▶ **Dataset entries**
+ + + +
Context: an optimization exercise on an open-source flow, tuned for small area, a short achievable clock period and few clock cycles. The choices shown serve that exercise and are no tape-out recipe. The RTL was checked by simulation tests, not by an equivalence proof against the original design.

==> inputs of v16 <==
## cor_convert
module cor_convert (
    input  wire         clk,
    input  wire         rst,
    input  wire         in_valid,
    output wire         in_ready,
    input  wire [31:0]  in_x,
    input  wire [31:0]  in_y,
    input  wire [31:0]  in_z,
    input  wire [31:0]  in_xmin,
    input  wire [31:0]  in_ymin,
    input  wire [23:0]  in_pitch_x,
    input  wire [23:0]  in_pitch_y,
    input  wire [31:0]  in_zgain,
    output reg          rd_en,
    output reg  [5:0]   rd_i,
    output reg  [5:0]   rd_j,
    input  wire [383:0] rd_data,
    output reg          out_valid,
    output reg  [23:0]  out_cx,
    output reg  [23:0]  out_cy,
    output reg  [23:0]  out_cz,
    output reg          out_clamp,
    output reg  [2:0]   out_sat
);
clock: 15.0 ns
lec_check: 0
cap_margin: 20
core_margin: 2
core_utilization: 50
setup_slack_margin: 5
slew_margin: 20
standard.sh (not shown) runs the stock make flow with config.mk's settings and CLKGATE_MAP_FILE= SYNTH_SCRIPT=/design/flow/synth_recipe.tcl, a recipe that flattens the netlist after the stock synthesis.
==> flow/flow/run.sh <==
#!/bin/bash
set -euo pipefail
bash standard.sh SETUP_SLACK_MARGIN=10.8 finish > standard_make.log 2>&1
==> v13: changes against v16 <==
--- a/flow/design.v
+++ b/flow/design.v
@@ -35,12 +35,11 @@
     assign in_ready = rdy;
     reg  [63:0] wx0, wy0, wx1, wy1;  
     reg  [23:0] px0, py0, px1, py1;
     reg  [25:0] p3x0, p3y0, p3x1, p3y1;    
     reg  [31:0] zr, zgr;
-    reg  [3:0]  hx0, hy0, hx1, hy1;  
-    reg         cl0, ex0, ey0, zx0, zy0, cl1, ex1, ey1, zx1, zy1;
+    reg         cl0, ex0, ey0, cl1, ex1, ey1;
     function [25:0] dstep4;
         input [23:0] rem;
         input [1:0]  b;
         input [23:0] p;
         input [25:0] p3;
@@ -55,27 +54,29 @@
             else              dstep4 = {2'd0, rem[21:0], b};
         end
     endfunction
     wire [63:0] wxs = fp ? wx0 : wx1;
     wire [63:0] wys = fp ? wy0 : wy1;
-    wire [3:0]  hxs = fp ? hx0 : hx1;
-    wire [3:0]  hys = fp ? hy0 : hy1;
     wire [23:0] pxs = fp ? px0 : px1;
     wire [23:0] pys = fp ? py0 : py1;
     wire [33:0] nx  = {{2{wxs[63]}}, wxs[63:32]} - {{2{wxs[31]}}, wxs[31:0]};
     wire [33:0] ny  = {{2{wys[63]}}, wys[63:32]} - {{2{wys[31]}}, wys[31:0]};
-    wire [45:0] wxp = {nx[29:0], 16'd0};
-    wire [45:0] wyp = {ny[29:0], 16'd0};
+    wire [32:0] nnx = nx[33] ? 33'd0 : nx[32:0];
+    wire [32:0] nny = ny[33] ? 33'd0 : ny[32:0];
+    wire [34:0] ex_s = {{3{wxs[63]}}, wxs[63:32]} - {{3{wxs[31]}}, wxs[31:0]} - {5'd0, pxs, 6'd0};
+    wire [34:0] ey_s = {{3{wys[63]}}, wys[63:32]} - {{3{wys[31]}}, wys[31:0]} - {5'd0, pys, 6'd0};
+    wire [34:0] gx_s = {{3{wxs[63]}}, wxs[63:32]} + ~{{3{wxs[31]}}, wxs[31:0]} + ~{5'd0, pxs, 6'd0} + 35'd1;
+    wire [34:0] gy_s = {{3{wys[63]}}, wys[63:32]} + ~{{3{wys[31]}}, wys[31:0]} + ~{5'd0, pys, 6'd0} + 35'd1;
+    wire        gex = ~ex_s[34];
+    wire        gey = ~ey_s[34];
+    wire        gtx = ~gx_s[34];
+    wire        gty = ~gy_s[34];
+    wire        clp = nx[33] | ny[33] | gtx | gty;
+    wire [45:0] wxp = {nnx[29:6], nnx[5:0], 16'd0};
+    wire [45:0] wyp = {nny[29:6], nny[5:0], 16'd0};
     wire [25:0] p3xp = {2'b00, pxs} + {1'b0, pxs, 1'b0};
     wire [25:0] p3yp = {2'b00, pys} + {1'b0, pys, 1'b0};
-    wire [32:0] fnx = {hxs[2:0], wxs[45:16]};
-    wire [32:0] fny = {hys[2:0], wys[45:16]};
-    wire        gex = ~hxs[3] & (fnx >= {3'd0, pxs, 6'd0});
-    wire        gey = ~hys[3] & (fny >= {3'd0, pys, 6'd0});
-    wire        gtx = ~hxs[3] & (fnx >  {3'd0, pxs, 6'd0});
-    wire        gty = ~hys[3] & (fny >  {3'd0, pys, 6'd0});
-    wire        clp = hxs[3] | hys[3] | gtx | gty;
     wire [25:0] sx0 = dstep4(wx0[45:22], wx0[21:20], px0, p3x0);
     wire [25:0] sy0 = dstep4(wy0[45:22], wy0[21:20], py0, p3y0);
     wire [25:0] sx1 = dstep4(wx1[45:22], wx1[21:20], px1, p3x1);
     wire [25:0] sy1 = dstep4(wy1[45:22], wy1[21:20], py1, p3y1);
     wire [45:0] wxn0 = {sx0[23:0], wx0[19:0], sx0[25:24]};
@@ -84,12 +85,10 @@
     wire [45:0] wyn1 = {sy1[23:0], wy1[19:0], sy1[25:24]};
     wire [21:0] qxf = fp ? wxn1[21:0] : wxn0[21:0];
     wire [21:0] qyf = fp ? wyn1[21:0] : wyn0[21:0];
     wire        exf = fp ? ex1 : ex0;
     wire        eyf = fp ? ey1 : ey0;
-    wire        zxf = fp ? zx1 : zx0;
-    wire        zyf = fp ? zy1 : zy0;
     wire        clf = fp ? cl1 : cl0;
     reg [16:0] h_fx, h_fy, fyr;
     reg        h_cl, clm;
     reg [8:0]  fx1, fx2, fxn;       
     function [26:0] benc;           
@@ -174,14 +173,15 @@
             px0 <= in_pitch_x;
             py0 <= in_pitch_y;
         end else if (ph1 & fp) begin
             wx0[45:0] <= wxp;
             wy0[45:0] <= wyp;
-            hx0  <= nx[33:30];
-            hy0  <= ny[33:30];
             p3x0 <= p3xp;
             p3y0 <= p3yp;
+            ex0  <= gex;
+            ey0  <= gey;
+            cl0  <= clp;
         end else begin
             wx0[45:0] <= wxn0;
             wy0[45:0] <= wyn0;
         end
         if (ph0 & fp) begin
@@ -190,42 +190,29 @@
             px1 <= in_pitch_x;
             py1 <= in_pitch_y;
         end else if (ph1 & ~fp) begin
             wx1[45:0] <= wxp;
             wy1[45:0] <= wyp;
-            hx1  <= nx[33:30];
-            hy1  <= ny[33:30];
             p3x1 <= p3xp;
             p3y1 <= p3yp;
+            ex1  <= gex;
+            ey1  <= gey;
+            cl1  <= clp;
         end else begin
             wx1[45:0] <= wxn1;
             wy1[45:0] <= wyn1;
         end
-        if (ph2 & fp) begin
-            ex0 <= gex;
-            ey0 <= gey;
-            zx0 <= hxs[3];
-            zy0 <= hys[3];
-            cl0 <= clp;
-        end
-        if (ph2 & ~fp) begin
-            ex1 <= gex;
-            ey1 <= gey;
-            zx1 <= hxs[3];
-            zy1 <= hys[3];
-            cl1 <= clp;
-        end
         if (ph0) begin
             zr    <= in_z;
             zgr   <= in_zgain;
-            h_fx  <= {exf, qxf[15:0] & {16{~(exf | zxf)}}};
-            h_fy  <= {eyf, qyf[15:0] & {16{~(eyf | zyf)}}};
+            h_fx  <= exf ? 17'h10000 : {1'b0, qxf[15:0]};
+            h_fy  <= eyf ? 17'h10000 : {1'b0, qyf[15:0]};
             h_cl  <= clf;
         end
         if (ph1) zt2 <= zt_s;
-        rd_i  <= (qxf[21:16] & {6{~zxf}}) | {6{exf}};
-        rd_j  <= (qyf[21:16] & {6{~zyf}}) | {6{eyf}};
+        rd_i  <= exf ? 6'd63 : qxf[21:16];
+        rd_j  <= eyf ? 6'd63 : qyf[21:16];
         if (ph0) clm <= h_cl;
         if (ph3) begin
             fx1 <= fx_enc[8:0];
             fx2 <= fx_enc[17:9];
             fxn <= fx_enc[26:18];
==> results.toml <==
[placement]
hpwlAfterDp_mm = 356.1

[worst_setup_path]
crit_path_start = "fp"
path_depth = 16

[outcome]
run_status = "timing/DRC/antenna clean"

[timing]
whs_ns = 0.3331
(the above is from v13)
+ + + +
▶ **PROBLEM TO WORK ON**
Scan the entries above and copy each line where "standard" occurs.

▶ **THE COMPLETED TASK**
standard.sh (not shown) runs the stock make flow with config.mk's settings and CLKGATE_MAP_FILE= SYNTH_SCRIPT=/design/flow/synth_recipe.tcl, a recipe that flattens the netlist after the stock synthesis.
bash standard.sh SETUP_SLACK_MARGIN=10.8 finish > standard_make.log 2>&1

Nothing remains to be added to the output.